What the task asks.
Scan the entries below, and for each line that includes the word "synthesis", make a copy.

Data supplied.
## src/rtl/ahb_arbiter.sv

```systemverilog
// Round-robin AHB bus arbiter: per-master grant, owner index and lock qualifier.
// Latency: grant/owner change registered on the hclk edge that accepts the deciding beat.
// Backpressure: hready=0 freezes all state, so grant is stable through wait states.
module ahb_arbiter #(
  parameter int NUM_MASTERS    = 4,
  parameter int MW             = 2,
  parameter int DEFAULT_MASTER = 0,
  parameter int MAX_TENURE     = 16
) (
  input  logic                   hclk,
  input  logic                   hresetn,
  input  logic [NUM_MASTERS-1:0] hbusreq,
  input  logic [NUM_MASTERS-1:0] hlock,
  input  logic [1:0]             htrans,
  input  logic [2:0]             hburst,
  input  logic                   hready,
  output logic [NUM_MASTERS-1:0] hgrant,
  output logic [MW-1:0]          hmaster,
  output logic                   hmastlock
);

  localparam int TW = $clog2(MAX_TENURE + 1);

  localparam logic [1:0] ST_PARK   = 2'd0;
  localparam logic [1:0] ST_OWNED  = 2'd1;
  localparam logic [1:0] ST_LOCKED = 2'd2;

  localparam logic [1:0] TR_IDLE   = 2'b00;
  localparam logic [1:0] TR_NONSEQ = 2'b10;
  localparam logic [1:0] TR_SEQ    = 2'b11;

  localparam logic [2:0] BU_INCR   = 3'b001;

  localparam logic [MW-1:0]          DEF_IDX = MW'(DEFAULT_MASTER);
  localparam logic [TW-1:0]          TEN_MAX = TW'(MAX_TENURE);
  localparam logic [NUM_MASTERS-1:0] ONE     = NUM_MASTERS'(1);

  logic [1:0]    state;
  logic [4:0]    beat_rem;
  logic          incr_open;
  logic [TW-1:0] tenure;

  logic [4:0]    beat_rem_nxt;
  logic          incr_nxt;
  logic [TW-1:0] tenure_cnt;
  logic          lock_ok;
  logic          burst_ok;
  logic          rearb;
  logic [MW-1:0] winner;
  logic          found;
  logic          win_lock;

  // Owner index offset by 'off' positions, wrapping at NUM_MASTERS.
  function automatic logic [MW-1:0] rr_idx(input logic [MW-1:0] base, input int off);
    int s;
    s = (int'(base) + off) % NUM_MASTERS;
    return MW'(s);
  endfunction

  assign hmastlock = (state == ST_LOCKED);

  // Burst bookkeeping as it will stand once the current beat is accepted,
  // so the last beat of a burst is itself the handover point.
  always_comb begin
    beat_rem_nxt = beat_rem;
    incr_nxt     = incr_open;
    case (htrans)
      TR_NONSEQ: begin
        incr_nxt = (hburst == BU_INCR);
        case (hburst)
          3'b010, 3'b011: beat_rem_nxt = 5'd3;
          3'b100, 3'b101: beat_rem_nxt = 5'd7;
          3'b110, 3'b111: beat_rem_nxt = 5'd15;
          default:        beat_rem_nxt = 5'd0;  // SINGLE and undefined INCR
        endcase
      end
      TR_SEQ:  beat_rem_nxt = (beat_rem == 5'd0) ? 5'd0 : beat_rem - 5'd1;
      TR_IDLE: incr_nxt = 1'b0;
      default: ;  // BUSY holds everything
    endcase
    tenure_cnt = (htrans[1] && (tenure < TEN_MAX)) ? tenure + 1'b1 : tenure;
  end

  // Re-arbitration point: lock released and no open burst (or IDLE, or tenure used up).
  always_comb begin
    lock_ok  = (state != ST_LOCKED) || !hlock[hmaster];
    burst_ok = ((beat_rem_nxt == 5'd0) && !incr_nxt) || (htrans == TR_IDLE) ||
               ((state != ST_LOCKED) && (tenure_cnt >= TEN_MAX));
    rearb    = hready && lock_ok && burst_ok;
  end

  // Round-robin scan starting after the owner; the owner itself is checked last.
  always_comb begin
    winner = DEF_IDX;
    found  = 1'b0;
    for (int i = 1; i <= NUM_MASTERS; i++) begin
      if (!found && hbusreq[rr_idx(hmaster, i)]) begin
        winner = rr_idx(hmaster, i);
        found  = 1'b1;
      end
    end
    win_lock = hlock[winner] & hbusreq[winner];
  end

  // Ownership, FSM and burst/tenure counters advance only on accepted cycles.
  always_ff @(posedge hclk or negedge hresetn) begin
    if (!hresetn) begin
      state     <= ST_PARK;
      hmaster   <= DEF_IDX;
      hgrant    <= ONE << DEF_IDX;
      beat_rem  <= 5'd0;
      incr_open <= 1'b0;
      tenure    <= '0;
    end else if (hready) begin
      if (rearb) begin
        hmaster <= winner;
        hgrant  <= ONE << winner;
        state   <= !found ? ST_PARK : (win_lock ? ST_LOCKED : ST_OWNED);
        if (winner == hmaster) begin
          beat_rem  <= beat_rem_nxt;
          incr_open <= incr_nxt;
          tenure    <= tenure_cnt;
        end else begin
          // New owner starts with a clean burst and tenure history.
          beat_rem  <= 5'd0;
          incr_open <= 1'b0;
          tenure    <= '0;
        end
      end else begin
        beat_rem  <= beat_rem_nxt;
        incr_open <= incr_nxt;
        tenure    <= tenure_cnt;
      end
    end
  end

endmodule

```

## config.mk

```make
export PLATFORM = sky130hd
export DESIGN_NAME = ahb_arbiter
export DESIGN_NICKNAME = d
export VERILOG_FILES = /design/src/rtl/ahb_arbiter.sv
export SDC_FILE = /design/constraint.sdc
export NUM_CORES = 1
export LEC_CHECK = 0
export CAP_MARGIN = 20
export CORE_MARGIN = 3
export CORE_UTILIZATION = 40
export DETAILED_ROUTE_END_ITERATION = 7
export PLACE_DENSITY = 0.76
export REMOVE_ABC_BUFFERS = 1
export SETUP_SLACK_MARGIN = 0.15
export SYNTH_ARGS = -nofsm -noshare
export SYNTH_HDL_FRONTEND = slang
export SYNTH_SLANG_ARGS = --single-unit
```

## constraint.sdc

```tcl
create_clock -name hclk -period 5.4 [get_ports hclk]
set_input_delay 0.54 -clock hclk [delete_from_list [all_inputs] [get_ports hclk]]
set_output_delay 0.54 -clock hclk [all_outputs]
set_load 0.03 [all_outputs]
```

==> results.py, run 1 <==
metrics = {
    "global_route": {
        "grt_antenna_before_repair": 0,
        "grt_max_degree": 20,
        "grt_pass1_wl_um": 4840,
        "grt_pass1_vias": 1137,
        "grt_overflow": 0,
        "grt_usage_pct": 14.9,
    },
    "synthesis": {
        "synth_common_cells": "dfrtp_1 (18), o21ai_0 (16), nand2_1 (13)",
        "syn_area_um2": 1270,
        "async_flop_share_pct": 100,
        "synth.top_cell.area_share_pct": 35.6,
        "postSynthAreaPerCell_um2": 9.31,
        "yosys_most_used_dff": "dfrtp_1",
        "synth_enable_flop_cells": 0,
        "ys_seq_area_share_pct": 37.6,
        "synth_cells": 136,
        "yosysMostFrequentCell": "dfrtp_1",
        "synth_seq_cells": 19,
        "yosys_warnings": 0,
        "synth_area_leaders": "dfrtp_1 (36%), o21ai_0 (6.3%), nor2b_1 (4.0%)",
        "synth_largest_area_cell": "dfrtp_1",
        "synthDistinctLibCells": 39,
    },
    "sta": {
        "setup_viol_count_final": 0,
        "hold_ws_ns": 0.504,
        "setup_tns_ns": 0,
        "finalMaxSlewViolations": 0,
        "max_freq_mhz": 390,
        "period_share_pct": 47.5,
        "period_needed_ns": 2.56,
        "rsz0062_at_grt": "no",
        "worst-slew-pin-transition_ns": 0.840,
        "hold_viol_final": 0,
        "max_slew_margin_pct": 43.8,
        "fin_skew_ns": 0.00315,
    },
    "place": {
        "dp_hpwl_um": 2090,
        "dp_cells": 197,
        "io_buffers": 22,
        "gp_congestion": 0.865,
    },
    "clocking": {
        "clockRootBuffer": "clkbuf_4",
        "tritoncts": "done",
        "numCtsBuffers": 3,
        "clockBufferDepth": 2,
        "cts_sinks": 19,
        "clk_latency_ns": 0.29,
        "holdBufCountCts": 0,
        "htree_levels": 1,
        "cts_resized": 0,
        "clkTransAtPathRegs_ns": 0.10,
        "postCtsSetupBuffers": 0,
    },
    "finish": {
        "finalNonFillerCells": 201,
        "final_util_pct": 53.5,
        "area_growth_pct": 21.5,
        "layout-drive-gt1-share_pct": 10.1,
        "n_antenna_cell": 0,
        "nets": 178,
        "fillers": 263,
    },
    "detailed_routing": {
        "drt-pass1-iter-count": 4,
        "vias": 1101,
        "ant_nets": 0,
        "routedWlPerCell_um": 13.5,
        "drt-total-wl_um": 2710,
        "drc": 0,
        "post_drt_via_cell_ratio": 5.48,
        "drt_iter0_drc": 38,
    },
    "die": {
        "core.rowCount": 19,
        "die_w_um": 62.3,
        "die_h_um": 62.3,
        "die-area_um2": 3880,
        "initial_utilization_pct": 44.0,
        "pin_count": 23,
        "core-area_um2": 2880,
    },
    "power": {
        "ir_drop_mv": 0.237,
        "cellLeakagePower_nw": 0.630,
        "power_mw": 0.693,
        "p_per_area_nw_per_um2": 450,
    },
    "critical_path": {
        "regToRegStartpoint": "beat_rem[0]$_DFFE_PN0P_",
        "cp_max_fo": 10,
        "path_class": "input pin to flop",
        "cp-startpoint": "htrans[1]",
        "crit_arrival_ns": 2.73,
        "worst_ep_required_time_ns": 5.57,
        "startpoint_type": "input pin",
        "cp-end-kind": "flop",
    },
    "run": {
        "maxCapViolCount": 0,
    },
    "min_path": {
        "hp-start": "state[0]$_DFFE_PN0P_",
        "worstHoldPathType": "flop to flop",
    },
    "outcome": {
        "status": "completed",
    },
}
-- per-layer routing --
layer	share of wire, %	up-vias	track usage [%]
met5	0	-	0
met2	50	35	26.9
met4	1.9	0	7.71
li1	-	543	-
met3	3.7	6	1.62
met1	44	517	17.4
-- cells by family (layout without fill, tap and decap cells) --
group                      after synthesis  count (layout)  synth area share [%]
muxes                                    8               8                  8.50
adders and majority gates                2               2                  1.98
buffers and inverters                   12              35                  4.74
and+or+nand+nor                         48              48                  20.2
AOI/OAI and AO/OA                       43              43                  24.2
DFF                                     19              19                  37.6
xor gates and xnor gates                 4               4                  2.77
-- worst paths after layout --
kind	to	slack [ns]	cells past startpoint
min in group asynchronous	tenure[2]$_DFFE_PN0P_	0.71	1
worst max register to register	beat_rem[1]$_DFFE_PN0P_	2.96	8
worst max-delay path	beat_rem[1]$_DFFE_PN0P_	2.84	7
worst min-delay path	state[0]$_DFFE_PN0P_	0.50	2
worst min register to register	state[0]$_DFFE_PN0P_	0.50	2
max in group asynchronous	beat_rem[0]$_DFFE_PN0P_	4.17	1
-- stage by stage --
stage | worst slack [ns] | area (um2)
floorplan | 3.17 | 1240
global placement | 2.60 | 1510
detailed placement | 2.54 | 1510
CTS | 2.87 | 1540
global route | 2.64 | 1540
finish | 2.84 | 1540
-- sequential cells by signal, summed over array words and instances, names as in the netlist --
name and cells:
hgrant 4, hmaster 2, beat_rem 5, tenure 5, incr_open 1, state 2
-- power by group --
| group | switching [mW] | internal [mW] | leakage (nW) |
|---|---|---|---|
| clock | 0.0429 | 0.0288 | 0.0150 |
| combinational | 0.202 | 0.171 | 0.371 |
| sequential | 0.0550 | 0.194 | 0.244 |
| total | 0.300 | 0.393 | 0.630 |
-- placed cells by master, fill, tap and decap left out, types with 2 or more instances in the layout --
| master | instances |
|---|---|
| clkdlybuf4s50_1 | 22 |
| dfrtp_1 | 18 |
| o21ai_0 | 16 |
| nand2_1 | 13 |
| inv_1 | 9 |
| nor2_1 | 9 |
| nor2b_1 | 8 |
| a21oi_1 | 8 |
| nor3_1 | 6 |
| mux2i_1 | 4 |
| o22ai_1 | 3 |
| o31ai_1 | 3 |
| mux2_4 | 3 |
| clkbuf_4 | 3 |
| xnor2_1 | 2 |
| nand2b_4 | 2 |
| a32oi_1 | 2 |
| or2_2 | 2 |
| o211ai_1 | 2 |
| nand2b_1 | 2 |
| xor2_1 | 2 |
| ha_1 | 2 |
...
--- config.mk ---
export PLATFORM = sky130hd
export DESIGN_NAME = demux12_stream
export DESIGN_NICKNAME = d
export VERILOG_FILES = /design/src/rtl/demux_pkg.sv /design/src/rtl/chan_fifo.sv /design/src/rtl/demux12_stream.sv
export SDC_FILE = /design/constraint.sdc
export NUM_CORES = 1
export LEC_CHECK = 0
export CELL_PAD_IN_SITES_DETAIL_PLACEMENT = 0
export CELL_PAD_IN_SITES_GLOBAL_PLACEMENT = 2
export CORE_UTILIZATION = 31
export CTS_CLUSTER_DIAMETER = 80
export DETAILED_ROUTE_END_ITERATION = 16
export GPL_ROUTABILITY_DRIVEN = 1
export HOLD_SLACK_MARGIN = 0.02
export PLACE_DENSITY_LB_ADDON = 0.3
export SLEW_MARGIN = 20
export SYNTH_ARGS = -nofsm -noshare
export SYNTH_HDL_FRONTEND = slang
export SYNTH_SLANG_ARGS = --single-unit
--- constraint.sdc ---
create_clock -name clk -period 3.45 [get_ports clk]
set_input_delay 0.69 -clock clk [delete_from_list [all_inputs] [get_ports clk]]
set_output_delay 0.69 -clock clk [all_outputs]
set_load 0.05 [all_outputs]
==
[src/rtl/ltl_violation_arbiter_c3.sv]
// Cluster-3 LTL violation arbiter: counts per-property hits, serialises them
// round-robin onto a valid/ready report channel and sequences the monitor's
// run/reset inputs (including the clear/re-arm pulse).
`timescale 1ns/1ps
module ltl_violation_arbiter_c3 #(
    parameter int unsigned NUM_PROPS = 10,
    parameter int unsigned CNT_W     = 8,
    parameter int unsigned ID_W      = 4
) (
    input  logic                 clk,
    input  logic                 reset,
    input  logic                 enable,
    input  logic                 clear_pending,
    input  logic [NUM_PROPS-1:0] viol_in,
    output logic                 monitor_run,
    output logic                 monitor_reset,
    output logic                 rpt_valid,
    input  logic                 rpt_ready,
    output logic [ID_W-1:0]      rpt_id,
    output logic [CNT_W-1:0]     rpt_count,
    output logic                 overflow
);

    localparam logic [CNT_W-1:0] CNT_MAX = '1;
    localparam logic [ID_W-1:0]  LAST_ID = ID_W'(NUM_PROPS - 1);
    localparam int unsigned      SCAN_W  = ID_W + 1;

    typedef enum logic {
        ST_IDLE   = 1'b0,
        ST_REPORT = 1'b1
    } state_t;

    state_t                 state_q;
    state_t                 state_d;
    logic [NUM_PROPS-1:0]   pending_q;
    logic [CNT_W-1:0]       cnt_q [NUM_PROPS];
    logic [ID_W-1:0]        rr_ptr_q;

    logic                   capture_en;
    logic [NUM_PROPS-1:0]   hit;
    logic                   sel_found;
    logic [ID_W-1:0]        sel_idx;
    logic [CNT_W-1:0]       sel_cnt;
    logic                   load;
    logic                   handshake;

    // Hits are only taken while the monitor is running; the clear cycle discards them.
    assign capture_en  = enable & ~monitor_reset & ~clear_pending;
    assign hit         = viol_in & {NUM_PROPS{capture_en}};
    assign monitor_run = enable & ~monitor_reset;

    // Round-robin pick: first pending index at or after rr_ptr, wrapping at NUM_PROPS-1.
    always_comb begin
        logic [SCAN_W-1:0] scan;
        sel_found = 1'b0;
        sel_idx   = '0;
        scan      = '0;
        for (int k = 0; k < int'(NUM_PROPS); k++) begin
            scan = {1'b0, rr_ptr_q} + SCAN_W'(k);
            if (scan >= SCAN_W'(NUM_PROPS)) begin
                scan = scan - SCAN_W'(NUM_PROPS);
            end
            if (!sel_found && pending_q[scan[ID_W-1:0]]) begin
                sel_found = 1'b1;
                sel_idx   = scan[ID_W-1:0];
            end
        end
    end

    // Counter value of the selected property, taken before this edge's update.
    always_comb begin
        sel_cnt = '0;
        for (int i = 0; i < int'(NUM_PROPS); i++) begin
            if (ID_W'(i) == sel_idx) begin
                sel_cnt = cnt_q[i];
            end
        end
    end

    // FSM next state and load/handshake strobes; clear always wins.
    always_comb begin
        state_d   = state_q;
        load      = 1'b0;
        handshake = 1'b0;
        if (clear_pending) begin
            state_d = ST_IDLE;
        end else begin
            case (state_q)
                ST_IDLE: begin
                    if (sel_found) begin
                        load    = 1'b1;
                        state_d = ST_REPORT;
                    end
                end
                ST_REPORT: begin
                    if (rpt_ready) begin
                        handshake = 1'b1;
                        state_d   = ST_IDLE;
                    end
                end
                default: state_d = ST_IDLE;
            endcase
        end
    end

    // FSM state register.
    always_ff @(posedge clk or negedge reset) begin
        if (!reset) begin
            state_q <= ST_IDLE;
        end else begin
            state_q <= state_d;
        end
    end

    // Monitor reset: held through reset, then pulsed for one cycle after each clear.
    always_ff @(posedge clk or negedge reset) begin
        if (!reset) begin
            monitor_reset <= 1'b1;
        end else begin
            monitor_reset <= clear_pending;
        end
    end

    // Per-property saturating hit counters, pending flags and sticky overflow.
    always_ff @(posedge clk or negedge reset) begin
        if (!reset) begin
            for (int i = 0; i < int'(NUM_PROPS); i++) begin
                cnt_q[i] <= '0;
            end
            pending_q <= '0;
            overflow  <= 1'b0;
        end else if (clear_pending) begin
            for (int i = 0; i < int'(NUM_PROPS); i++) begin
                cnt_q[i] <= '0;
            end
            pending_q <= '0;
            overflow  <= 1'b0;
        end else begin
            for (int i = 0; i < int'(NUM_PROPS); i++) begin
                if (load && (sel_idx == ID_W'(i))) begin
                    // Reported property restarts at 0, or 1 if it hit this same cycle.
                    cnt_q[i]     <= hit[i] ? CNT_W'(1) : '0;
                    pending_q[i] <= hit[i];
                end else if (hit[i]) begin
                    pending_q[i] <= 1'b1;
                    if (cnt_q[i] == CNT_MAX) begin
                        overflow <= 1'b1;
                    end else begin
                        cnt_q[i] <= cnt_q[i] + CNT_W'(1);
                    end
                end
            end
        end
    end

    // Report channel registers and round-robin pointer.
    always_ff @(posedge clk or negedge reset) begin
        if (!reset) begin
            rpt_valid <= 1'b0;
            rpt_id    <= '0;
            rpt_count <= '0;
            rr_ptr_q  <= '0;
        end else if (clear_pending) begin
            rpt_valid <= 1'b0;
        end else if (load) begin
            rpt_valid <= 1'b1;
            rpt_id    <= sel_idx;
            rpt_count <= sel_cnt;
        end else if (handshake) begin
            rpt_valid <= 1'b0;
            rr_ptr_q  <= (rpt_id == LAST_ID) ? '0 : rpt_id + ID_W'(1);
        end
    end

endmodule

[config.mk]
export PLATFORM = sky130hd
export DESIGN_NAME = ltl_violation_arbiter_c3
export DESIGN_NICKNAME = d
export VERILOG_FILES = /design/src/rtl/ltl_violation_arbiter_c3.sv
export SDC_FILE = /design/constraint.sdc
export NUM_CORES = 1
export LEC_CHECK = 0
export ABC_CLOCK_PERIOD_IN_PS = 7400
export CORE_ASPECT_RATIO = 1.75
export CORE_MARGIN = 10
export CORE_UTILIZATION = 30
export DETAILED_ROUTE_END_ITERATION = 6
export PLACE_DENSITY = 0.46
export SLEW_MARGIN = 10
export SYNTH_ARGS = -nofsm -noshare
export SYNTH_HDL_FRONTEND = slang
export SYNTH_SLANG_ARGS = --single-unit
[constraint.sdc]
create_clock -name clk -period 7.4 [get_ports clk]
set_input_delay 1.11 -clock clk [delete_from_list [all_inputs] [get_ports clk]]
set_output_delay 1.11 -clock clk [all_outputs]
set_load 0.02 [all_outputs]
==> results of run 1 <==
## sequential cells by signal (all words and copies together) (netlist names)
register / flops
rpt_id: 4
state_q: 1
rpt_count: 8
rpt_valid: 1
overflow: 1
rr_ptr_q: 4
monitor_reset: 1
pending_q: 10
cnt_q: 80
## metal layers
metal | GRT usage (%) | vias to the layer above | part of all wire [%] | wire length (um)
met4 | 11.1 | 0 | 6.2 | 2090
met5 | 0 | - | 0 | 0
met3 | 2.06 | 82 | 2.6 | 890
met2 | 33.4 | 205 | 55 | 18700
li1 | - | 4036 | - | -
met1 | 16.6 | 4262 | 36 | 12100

Answer space.
    "synthesis": {
group                      after synthesis  count (layout)  synth area share [%]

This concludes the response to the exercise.